======== Task data

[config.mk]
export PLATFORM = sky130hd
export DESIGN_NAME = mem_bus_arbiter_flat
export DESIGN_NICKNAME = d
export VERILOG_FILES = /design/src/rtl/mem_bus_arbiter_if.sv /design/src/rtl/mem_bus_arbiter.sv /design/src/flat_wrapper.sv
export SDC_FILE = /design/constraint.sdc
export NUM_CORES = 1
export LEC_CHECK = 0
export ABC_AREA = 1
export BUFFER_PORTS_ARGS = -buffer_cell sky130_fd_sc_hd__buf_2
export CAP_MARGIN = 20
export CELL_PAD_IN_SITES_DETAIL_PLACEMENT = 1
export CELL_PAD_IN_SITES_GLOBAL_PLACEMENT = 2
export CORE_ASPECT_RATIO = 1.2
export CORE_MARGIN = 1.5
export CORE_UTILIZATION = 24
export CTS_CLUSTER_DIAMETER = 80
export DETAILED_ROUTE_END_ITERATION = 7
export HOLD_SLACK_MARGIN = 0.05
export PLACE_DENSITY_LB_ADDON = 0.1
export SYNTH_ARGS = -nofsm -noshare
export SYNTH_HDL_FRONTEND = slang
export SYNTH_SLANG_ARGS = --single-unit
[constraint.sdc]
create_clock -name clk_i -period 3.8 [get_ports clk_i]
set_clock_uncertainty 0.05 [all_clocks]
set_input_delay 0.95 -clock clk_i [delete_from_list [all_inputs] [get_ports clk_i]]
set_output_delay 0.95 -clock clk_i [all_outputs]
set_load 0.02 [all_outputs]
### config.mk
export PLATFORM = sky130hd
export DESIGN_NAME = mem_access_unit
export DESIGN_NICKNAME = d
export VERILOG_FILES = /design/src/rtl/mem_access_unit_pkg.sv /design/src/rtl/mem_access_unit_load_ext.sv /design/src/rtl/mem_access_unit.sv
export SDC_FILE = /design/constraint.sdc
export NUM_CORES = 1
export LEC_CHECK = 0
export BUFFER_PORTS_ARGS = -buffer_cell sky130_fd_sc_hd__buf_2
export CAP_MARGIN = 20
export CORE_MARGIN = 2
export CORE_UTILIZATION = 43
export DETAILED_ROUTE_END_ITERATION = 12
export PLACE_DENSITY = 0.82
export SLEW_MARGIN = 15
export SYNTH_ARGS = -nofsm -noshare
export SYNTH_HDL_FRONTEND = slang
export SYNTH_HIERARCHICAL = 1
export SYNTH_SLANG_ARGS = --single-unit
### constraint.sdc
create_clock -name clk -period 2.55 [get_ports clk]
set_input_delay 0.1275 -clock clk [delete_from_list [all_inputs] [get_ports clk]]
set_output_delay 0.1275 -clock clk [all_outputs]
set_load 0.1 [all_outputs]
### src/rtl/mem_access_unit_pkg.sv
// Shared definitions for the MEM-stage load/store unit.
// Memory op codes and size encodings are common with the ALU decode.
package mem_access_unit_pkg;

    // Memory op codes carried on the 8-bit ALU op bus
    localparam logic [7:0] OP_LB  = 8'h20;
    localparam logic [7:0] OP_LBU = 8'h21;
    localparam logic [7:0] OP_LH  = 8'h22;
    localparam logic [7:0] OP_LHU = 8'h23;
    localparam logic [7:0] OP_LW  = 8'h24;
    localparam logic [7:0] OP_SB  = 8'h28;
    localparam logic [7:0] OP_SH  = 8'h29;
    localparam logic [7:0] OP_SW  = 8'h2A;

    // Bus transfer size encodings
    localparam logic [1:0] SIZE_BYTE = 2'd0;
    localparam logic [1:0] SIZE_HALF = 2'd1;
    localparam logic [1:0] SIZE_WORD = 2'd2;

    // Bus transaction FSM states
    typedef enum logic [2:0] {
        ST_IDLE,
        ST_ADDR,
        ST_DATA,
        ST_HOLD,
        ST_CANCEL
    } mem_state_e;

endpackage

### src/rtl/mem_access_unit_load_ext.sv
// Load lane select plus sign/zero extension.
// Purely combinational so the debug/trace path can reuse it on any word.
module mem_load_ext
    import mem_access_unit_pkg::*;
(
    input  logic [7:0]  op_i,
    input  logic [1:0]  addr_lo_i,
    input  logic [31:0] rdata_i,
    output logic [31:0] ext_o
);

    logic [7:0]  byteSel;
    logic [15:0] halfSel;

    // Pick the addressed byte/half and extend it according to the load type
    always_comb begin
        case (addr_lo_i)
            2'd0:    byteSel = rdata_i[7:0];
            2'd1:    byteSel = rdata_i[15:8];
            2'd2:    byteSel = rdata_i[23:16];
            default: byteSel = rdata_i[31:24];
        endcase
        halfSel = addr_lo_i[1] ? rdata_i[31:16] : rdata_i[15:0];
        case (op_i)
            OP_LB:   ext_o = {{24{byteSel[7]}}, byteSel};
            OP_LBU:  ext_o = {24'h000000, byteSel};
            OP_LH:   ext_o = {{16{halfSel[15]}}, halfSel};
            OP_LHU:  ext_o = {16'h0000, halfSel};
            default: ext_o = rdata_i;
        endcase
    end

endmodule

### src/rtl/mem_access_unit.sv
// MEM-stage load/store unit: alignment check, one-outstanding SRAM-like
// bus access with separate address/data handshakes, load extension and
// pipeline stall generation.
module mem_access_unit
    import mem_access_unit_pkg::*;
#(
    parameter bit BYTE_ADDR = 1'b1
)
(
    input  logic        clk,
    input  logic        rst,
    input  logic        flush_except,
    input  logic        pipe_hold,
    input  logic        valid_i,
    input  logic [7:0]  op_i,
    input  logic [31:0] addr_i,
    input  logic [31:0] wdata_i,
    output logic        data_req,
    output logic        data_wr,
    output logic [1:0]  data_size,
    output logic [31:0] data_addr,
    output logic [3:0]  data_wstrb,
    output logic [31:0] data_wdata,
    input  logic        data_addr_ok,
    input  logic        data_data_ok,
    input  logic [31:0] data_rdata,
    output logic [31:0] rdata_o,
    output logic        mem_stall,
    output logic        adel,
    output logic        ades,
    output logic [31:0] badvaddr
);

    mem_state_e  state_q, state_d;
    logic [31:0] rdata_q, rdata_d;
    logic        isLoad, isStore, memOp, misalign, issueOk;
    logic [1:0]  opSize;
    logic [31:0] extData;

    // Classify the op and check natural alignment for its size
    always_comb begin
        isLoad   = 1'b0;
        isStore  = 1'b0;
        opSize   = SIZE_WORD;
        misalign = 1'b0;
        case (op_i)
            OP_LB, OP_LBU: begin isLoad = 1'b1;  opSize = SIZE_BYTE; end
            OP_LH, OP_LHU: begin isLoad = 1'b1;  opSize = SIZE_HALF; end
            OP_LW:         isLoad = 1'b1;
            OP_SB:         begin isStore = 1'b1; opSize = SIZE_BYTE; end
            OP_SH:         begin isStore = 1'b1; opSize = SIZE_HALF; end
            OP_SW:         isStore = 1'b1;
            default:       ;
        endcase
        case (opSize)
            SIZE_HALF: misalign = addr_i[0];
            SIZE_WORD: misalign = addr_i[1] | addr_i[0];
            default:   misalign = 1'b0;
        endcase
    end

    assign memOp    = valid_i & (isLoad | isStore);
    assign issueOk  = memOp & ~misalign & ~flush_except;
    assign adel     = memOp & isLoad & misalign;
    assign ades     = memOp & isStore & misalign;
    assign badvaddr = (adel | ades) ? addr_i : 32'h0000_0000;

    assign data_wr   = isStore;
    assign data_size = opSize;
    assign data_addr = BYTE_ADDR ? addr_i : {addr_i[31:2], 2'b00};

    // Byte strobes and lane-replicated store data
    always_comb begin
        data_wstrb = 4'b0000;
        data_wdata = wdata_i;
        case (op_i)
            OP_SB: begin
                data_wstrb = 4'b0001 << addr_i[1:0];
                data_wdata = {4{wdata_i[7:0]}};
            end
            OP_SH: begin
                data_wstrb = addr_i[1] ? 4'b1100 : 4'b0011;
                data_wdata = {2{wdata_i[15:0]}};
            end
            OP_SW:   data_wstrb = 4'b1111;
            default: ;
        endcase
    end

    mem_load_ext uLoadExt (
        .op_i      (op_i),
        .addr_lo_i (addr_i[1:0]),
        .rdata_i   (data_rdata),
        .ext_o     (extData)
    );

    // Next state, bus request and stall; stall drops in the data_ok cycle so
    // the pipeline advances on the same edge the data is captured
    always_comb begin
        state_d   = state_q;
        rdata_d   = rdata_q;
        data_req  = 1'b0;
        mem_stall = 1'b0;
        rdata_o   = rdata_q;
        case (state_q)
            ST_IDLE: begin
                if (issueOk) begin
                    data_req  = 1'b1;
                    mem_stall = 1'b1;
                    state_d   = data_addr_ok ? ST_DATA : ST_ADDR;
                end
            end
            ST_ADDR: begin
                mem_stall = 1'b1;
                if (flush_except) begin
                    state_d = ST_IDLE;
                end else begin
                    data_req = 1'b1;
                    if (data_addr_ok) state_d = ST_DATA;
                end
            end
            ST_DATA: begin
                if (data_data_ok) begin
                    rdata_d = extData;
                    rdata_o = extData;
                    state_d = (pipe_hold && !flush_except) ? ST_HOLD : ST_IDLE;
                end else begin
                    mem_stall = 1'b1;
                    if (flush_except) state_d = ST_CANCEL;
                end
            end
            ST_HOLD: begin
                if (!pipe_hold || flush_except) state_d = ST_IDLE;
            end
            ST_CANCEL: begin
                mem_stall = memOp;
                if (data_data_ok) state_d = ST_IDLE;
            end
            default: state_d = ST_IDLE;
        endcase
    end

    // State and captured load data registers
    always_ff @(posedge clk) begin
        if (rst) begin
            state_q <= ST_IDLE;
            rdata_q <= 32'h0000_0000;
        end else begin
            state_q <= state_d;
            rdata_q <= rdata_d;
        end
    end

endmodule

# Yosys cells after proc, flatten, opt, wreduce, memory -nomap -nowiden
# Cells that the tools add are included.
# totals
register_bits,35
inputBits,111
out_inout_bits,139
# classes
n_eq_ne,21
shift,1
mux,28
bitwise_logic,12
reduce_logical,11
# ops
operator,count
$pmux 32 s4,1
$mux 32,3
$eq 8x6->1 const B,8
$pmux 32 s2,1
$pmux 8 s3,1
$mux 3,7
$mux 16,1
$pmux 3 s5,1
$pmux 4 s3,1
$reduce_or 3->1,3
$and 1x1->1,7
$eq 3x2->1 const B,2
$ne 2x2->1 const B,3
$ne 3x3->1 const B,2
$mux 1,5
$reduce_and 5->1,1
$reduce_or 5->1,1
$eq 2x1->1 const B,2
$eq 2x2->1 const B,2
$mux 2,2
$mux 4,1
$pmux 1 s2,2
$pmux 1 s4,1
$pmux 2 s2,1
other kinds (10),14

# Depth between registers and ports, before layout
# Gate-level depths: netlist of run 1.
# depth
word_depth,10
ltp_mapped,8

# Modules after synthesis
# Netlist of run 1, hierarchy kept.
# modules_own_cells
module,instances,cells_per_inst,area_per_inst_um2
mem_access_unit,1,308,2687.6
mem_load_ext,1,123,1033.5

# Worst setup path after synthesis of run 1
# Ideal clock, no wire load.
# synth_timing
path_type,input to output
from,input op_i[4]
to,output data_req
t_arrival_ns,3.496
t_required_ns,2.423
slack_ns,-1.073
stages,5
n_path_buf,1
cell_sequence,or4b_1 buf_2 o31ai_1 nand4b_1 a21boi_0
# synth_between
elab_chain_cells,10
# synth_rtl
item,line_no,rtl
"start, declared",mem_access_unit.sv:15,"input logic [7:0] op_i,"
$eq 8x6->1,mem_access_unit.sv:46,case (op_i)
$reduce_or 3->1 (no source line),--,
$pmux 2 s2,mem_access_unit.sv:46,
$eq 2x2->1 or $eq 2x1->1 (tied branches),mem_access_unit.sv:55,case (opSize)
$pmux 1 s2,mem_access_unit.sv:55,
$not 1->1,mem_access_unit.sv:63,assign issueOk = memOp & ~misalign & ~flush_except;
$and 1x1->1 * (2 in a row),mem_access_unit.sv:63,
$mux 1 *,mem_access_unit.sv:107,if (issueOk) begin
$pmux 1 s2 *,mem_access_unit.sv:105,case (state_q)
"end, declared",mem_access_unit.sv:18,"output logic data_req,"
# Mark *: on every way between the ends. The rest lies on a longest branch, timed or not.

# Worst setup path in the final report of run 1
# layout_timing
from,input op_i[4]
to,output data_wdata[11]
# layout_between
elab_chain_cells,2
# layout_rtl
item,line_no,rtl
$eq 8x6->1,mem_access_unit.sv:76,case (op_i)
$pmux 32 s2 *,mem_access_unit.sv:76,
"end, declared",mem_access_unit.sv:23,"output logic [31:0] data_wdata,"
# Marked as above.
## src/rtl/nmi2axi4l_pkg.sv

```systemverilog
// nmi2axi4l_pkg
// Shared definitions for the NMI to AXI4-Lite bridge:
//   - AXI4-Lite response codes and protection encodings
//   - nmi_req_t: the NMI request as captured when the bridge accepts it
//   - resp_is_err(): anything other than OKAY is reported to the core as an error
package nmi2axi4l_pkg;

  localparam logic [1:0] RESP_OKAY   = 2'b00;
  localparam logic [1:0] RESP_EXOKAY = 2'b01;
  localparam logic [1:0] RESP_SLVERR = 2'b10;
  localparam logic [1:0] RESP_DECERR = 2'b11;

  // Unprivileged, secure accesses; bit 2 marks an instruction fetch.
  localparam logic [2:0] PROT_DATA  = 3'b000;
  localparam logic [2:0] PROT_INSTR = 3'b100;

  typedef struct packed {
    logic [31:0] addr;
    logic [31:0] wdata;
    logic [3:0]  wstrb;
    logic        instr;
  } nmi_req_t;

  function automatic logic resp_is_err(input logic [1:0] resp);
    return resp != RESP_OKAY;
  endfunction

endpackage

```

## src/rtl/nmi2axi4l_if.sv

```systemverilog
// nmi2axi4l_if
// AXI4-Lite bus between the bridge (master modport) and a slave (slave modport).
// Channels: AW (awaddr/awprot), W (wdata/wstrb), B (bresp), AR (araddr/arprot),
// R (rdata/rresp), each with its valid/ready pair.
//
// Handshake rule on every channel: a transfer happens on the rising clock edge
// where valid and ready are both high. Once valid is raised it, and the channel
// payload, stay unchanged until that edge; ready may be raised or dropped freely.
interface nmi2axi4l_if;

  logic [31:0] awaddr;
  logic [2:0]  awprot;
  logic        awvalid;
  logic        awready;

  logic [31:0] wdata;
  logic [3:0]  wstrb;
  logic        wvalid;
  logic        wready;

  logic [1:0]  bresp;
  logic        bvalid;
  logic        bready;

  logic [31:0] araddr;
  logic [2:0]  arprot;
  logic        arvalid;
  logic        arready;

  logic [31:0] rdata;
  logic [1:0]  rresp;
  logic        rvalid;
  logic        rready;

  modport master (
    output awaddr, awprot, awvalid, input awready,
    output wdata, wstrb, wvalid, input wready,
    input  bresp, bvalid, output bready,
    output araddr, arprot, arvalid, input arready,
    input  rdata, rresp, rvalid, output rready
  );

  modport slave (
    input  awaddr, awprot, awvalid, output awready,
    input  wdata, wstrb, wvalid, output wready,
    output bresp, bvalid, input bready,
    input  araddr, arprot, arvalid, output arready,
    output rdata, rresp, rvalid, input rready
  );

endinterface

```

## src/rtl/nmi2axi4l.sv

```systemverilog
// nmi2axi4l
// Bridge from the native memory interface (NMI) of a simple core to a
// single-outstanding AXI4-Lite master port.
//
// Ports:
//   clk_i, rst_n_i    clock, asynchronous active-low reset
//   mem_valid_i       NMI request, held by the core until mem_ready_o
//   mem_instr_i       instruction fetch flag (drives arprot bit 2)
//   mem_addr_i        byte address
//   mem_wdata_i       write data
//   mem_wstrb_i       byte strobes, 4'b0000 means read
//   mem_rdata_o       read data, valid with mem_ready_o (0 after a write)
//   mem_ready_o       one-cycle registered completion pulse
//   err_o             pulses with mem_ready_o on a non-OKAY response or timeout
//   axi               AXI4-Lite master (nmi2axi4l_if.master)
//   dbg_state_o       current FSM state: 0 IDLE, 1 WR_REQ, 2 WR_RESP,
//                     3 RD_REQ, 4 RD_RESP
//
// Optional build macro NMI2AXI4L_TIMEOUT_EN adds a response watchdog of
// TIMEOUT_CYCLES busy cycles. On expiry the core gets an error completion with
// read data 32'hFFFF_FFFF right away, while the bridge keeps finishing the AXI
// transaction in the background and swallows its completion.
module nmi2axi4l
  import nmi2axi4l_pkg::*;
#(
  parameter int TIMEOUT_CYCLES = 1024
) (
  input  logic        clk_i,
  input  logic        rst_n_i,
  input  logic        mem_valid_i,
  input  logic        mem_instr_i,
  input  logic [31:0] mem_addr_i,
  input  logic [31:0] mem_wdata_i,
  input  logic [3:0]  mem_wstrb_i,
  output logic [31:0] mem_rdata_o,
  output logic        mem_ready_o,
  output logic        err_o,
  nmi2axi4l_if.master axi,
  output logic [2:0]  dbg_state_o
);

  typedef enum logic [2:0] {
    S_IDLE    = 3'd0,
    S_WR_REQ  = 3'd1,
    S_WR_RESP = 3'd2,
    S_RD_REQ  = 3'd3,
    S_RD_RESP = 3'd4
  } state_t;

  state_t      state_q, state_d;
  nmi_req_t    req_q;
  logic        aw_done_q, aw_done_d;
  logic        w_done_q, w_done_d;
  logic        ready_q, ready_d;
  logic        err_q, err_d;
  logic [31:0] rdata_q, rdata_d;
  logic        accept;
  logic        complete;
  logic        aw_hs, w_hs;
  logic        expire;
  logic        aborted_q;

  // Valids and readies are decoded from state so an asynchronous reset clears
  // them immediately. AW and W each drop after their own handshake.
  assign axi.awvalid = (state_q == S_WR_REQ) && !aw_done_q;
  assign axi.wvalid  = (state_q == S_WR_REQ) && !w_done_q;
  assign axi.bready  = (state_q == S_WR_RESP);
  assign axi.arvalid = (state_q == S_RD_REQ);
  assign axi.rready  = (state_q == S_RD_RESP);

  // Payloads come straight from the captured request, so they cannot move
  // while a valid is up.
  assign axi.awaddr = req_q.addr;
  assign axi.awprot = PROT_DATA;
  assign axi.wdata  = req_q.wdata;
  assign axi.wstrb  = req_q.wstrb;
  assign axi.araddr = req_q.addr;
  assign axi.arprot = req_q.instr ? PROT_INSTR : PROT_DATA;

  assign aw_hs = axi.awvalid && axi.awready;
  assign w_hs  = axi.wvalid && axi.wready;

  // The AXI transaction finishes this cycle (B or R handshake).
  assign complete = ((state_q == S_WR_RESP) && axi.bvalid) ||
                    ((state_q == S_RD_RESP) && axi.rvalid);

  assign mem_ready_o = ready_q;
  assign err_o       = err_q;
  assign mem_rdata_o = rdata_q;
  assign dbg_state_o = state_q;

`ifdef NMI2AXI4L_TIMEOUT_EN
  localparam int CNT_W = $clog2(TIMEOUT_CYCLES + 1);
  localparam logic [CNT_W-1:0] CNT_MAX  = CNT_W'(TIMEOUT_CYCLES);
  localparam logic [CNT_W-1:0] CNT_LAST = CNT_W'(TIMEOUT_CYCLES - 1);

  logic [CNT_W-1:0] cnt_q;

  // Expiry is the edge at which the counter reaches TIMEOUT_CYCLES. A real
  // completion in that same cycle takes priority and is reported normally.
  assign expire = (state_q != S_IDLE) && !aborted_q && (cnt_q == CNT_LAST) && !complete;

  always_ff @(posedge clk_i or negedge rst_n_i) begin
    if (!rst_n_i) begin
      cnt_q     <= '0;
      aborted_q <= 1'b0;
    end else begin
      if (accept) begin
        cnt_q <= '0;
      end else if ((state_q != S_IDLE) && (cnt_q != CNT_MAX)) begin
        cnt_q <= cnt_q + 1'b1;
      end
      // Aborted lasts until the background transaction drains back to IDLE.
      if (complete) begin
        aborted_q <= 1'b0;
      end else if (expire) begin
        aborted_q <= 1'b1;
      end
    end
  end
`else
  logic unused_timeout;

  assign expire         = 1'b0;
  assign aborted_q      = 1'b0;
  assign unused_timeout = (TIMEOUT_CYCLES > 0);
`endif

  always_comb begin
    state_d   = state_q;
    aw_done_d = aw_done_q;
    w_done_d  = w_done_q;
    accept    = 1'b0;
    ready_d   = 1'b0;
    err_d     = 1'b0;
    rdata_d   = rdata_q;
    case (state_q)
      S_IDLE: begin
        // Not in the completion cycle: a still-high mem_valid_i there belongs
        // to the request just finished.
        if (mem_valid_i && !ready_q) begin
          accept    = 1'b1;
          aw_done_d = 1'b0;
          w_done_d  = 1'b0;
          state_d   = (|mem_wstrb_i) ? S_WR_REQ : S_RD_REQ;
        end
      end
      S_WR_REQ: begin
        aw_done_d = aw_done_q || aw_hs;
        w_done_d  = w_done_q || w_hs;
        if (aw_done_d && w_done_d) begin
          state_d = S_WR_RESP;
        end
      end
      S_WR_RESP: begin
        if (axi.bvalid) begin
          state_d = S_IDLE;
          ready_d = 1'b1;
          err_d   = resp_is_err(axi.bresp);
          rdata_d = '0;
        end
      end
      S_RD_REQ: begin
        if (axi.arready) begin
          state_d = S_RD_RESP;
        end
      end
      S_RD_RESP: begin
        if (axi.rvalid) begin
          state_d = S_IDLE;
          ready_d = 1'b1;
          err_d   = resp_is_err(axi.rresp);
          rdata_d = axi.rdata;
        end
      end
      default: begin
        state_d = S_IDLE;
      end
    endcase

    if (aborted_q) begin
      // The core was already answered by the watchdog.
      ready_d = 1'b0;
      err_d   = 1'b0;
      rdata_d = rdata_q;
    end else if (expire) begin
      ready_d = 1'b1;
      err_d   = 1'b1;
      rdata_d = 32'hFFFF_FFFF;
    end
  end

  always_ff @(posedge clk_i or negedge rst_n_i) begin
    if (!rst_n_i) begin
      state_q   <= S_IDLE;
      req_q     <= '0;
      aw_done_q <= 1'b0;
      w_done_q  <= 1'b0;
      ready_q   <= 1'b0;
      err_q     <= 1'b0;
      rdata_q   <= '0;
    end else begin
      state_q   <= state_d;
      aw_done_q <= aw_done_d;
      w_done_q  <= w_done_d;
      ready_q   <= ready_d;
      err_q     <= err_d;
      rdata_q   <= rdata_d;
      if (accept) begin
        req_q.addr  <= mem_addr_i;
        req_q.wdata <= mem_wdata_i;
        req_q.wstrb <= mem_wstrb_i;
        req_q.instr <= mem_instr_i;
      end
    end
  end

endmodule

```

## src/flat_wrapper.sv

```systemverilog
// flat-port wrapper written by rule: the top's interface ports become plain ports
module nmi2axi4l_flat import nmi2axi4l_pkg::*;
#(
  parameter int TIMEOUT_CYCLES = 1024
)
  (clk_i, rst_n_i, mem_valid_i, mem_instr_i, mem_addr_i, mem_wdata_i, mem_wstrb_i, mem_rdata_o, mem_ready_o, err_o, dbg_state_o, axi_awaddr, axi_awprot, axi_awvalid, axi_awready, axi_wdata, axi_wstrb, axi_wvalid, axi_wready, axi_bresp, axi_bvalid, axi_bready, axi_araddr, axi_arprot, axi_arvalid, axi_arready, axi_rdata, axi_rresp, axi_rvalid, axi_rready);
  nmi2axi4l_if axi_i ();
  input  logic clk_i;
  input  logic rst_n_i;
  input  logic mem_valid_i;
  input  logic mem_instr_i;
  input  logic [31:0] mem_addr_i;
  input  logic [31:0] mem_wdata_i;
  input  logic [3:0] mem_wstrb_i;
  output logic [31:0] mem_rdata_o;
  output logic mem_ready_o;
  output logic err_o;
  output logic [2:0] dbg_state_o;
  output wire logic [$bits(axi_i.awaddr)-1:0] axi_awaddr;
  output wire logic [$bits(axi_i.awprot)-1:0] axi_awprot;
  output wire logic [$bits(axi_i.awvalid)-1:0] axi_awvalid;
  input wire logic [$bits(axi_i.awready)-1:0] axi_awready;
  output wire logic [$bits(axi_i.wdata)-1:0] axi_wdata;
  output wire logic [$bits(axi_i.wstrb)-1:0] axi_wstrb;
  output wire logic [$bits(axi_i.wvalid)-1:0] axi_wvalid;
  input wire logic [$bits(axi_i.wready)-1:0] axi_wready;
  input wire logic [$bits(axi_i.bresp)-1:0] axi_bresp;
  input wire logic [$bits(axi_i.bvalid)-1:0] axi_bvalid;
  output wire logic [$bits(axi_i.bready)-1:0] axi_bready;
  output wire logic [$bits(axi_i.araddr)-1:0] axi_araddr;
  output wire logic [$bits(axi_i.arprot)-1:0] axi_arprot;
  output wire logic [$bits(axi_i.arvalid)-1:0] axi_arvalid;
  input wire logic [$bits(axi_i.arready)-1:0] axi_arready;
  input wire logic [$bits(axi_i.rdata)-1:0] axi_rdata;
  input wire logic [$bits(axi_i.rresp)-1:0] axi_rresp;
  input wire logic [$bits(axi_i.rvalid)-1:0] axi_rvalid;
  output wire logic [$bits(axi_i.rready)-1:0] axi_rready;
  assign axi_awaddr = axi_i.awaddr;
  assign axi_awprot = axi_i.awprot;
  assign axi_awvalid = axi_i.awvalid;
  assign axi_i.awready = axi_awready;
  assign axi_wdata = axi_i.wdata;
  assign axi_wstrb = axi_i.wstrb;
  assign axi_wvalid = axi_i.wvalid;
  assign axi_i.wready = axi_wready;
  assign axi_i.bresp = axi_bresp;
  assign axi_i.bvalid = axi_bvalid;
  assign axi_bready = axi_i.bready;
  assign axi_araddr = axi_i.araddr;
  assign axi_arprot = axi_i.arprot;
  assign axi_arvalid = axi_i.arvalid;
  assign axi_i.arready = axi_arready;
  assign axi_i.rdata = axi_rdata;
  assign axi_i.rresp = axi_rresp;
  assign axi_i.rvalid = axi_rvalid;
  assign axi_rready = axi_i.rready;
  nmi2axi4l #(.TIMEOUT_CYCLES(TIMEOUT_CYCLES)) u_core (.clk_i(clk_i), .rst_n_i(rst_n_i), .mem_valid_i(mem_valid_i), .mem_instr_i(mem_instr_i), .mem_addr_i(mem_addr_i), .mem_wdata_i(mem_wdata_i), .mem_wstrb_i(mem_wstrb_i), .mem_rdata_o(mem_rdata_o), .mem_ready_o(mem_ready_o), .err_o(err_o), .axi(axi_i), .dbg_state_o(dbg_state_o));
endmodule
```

================

• [Work to be completed]: Go through the entries and return each line where the word "captured" occurs.

• [Output of the exercise]:
    // the pipeline advances on the same edge the data is captured
    // State and captured load data registers
//   - nmi_req_t: the NMI request as captured when the bridge accepts it
  // Payloads come straight from the captured request, so they cannot move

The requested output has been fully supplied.